At least, that's what certain members of the business commentariat would have us believe this week. And leading the charge of the bulls is our old friend Daniel Gross, whose new lease on economic optimism has inspired the latest cover of Newsweek – a shouty stars-and-stripes affair that proclaims "America's Back!".

Says Gross: "The long-term decline of the US economy has been greatly exaggerated. America is coming back stronger, better, and faster than nearly anyone expected – and faster than most of its international rivals. The Dow Jones industrial average... is up 70 per cent in the past 13 months... The economy added 162,000 jobs in March... The dollar has gained strength, and the US is back to its familiar position of lapping Europe and Japan in growth. Among large economies, only China, India, and Brazil are growing more rapidly than the US – and they're doing so off a much smaller base."

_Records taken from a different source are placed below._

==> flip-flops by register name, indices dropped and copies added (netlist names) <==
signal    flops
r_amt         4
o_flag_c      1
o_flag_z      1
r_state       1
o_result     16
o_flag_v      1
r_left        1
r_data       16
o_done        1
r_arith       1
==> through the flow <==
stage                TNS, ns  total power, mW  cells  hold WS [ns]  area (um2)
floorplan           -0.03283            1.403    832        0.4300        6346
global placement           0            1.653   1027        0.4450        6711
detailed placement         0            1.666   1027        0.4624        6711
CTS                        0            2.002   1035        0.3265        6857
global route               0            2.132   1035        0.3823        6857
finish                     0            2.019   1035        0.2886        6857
File: config.mk
export PLATFORM = sky130hd
export DESIGN_NAME = multicycle_control
export DESIGN_NICKNAME = d
export VERILOG_FILES = /design/src/rtl/multicycle_control.sv
export SDC_FILE = /design/constraint.sdc
export NUM_CORES = 1
export LEC_CHECK = 0
export CELL_PAD_IN_SITES_DETAIL_PLACEMENT = 1
export CELL_PAD_IN_SITES_GLOBAL_PLACEMENT = 2
export CORE_MARGIN = 1
export CORE_UTILIZATION = 28
export CTS_CLUSTER_SIZE = 20
export DETAILED_ROUTE_END_ITERATION = 6
export GPL_TIMING_DRIVEN = 0
export PLACE_DENSITY_LB_ADDON = 0.1
export SETUP_SLACK_MARGIN = 0.3
export SLEW_MARGIN = 10
export SYNTH_ARGS = -nofsm -noshare
export SYNTH_HDL_FRONTEND = slang
export SYNTH_SLANG_ARGS = --single-unit
File: constraint.sdc
create_clock -name clk -period 2.8 [get_ports clk]
set_input_delay 0.28 -clock clk [delete_from_list [all_inputs] [get_ports clk]]
set_output_delay 0.28 -clock clk [all_outputs]
set_load 0.02 [all_outputs]
### src/rtl/adder_pkg.sv
// Shared types and helpers for the digit-serial adder.
//   state_t : FSM encoding {IDLE, RUN, DONE}
//   ndig()  : digits per operation (WIDTH / DIGIT)
//   cnt_w() : digit counter width, at least one bit
package adder_pkg;

    typedef enum logic [1:0] {
        IDLE = 2'd0,
        RUN  = 2'd1,
        DONE = 2'd2
    } state_t;

    function automatic int unsigned ndig(input int unsigned width, input int unsigned digit);
        return width / digit;
    endfunction

    // $clog2(1) is 0; keep a one-bit counter for the single-digit case
    function automatic int unsigned cnt_w(input int unsigned width, input int unsigned digit);
        return (ndig(width, digit) > 1) ? $clog2(ndig(width, digit)) : 1;
    endfunction

endpackage

### src/rtl/adder_digit.sv
// Combinational DIGIT-bit ripple slice built from full-adder cells.
// Ports:
//   x, y     : DIGIT-bit operand digits
//   cin      : carry into the digit LSB
//   s        : DIGIT-bit sum digit
//   cout     : carry out of the digit MSB
//   c_msb_in : carry into the digit MSB (for signed overflow)
module adder_digit #(
    parameter int unsigned DIGIT = 2
) (
    input  logic [DIGIT-1:0] x,
    input  logic [DIGIT-1:0] y,
    input  logic             cin,
    output logic [DIGIT-1:0] s,
    output logic             cout,
    output logic             c_msb_in
);

    logic c;

    // Ripple through the digit, remembering the carry entering the top bit
    always_comb begin
        c        = cin;
        s        = '0;
        c_msb_in = cin;
        for (int i = 0; i < int'(DIGIT); i++) begin
            if (i == int'(DIGIT) - 1) begin
                c_msb_in = c;
            end
            s[i] = x[i] ^ y[i] ^ c;
            c    = (x[i] & y[i]) | (c & (x[i] ^ y[i]));
        end
        cout = c;
    end

endmodule

### src/rtl/digit_serial_adder.sv
// Multi-cycle adder/subtractor: WIDTH-bit operands processed DIGIT bits per
// clock through one reused ripple slice, with a one-cycle done strobe.
// Optional feature macro: ADDER_OVF_EN (enables the signed overflow flag;
// without it ovf is tied low).
// Ports:
//   clk, reset : clock, synchronous active-high reset
//   start      : request, accepted in IDLE or DONE
//   sub        : 0 = a+b, 1 = a-b (sampled with start)
//   a, b       : operands (sampled with start)
//   busy       : digits being processed
//   done       : one-cycle result-valid strobe
//   sum        : result, cleared on an accepted start
//   cout       : carry out of the MSB (for sub: 1 = no borrow)
//   ovf        : two's-complement overflow
module digit_serial_adder
    import adder_pkg::*;
#(
    parameter int unsigned WIDTH = 8,
    parameter int unsigned DIGIT = 2
) (
    input  logic             clk,
    input  logic             reset,
    input  logic             start,
    input  logic             sub,
    input  logic [WIDTH-1:0] a,
    input  logic [WIDTH-1:0] b,
    output logic             busy,
    output logic             done,
    output logic [WIDTH-1:0] sum,
    output logic             cout,
    output logic             ovf
);

    localparam int unsigned NDIG  = ndig(WIDTH, DIGIT);
    localparam int unsigned CNT_W = cnt_w(WIDTH, DIGIT);
    localparam logic [CNT_W-1:0] LAST = CNT_W'(NDIG - 1);

    state_t           state;
    state_t           state_nx;
    logic             accept_c;
    logic             busy_nx;
    logic             done_nx;
    logic [CNT_W-1:0] cnt;
    logic             carry;
    logic [WIDTH-1:0] a_q;
    logic [WIDTH-1:0] b_q;
    logic [DIGIT-1:0] dig_s;
    logic             dig_cout;
    logic             dig_c_msb;

    adder_digit #(.DIGIT(DIGIT)) u_digit (
        .x        (a_q[cnt*DIGIT +: DIGIT]),
        .y        (b_q[cnt*DIGIT +: DIGIT]),
        .cin      (carry),
        .s        (dig_s),
        .cout     (dig_cout),
        .c_msb_in (dig_c_msb)
    );

    // State register
    always_ff @(posedge clk) begin
        if (reset) begin
            state <= IDLE;
        end else begin
            state <= state_nx;
        end
    end

    // Next state; start is only honoured in IDLE or DONE (back-to-back)
    always_comb begin
        state_nx = state;
        accept_c = 1'b0;
        case (state)
            IDLE: begin
                if (start) begin
                    accept_c = 1'b1;
                    state_nx = RUN;
                end
            end
            RUN: begin
                if (cnt == LAST) begin
                    state_nx = DONE;
                end
            end
            DONE: begin
                if (start) begin
                    accept_c = 1'b1;
                    state_nx = RUN;
                end else begin
                    state_nx = IDLE;
                end
            end
            default: state_nx = IDLE;
        endcase
        busy_nx = (state_nx == RUN);
        done_nx = (state_nx == DONE);
    end

    // Datapath: capture on accept, one digit per RUN cycle
    always_ff @(posedge clk) begin
        if (reset) begin
            busy  <= 1'b0;
            done  <= 1'b0;
            sum   <= '0;
            cout  <= 1'b0;
            cnt   <= '0;
            carry <= 1'b0;
            a_q   <= '0;
            b_q   <= '0;
        end else begin
            busy <= busy_nx;
            done <= done_nx;
            if (accept_c) begin
                a_q   <= a;
                b_q   <= b ^ {WIDTH{sub}};
                carry <= sub;
                cnt   <= '0;
                sum   <= '0;
            end else if (state == RUN) begin
                sum[cnt*DIGIT +: DIGIT] <= dig_s;
                carry                   <= dig_cout;
                cnt                     <= cnt + CNT_W'(1);
                if (cnt == LAST) begin
                    cout <= dig_cout;
                end
            end
        end
    end

`ifdef ADDER_OVF_EN
    // Overflow: carry into MSB differs from carry out of MSB
    always_ff @(posedge clk) begin
        if (reset) begin
            ovf <= 1'b0;
        end else if (state == RUN && cnt == LAST && !accept_c) begin
            ovf <= dig_c_msb ^ dig_cout;
        end
    end
`else
    logic unused_c_msb;
    assign unused_c_msb = dig_c_msb;
    assign ovf          = 1'b0;
`endif

endmodule
[config.mk]
export PLATFORM = sky130hd
export DESIGN_NAME = shift_register_sipo_receiver
export DESIGN_NICKNAME = d
export VERILOG_FILES = /design/src/rtl/shift_register_sipo_receiver.sv
export SDC_FILE = /design/constraint.sdc
export NUM_CORES = 1
export LEC_CHECK = 0
export ABC_AREA = 0
export CAP_MARGIN = 20
export CELL_PAD_IN_SITES_DETAIL_PLACEMENT = 2
export CELL_PAD_IN_SITES_GLOBAL_PLACEMENT = 2
export CORE_UTILIZATION = 36
export DETAILED_ROUTE_END_ITERATION = 8
export GPL_TIMING_DRIVEN = 0
export PLACE_DENSITY = 0.79
export SLEW_MARGIN = 0
export SYNTH_ARGS = -nofsm -noshare
export SYNTH_HDL_FRONTEND = slang
export SYNTH_SLANG_ARGS = --single-unit
[constraint.sdc]
create_clock -name clk -period 3.45 [get_ports clk]
set_input_delay 0.345 -clock clk [delete_from_list [all_inputs] [get_ports clk]]
set_output_delay 0.345 -clock clk [all_outputs]
set_load 0.02 [all_outputs]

Gross doesn't deny there's been some drama, and he gives a cursory nod to impending short-term pain, but beyond that, he says, a great deal of the "current pessimism" harks back to America's "historical economic inferiority complex" – you know the one... you don't?

But when this psychosomatic economic haze clears, continues Gross, it will reveal a shiny new US economy; one with "fewer McMansions ...and more well-insulated homes, fewer Hummers and more Chevy Volts, less proprietary trading and more productivity-enhancing software, less debt and more capital, more exported goods and less imported energy. Most significant, there will be new commercial infrastructures and industrial ecosystems that incubate and propel growth – much as the Internet did in the 1990s."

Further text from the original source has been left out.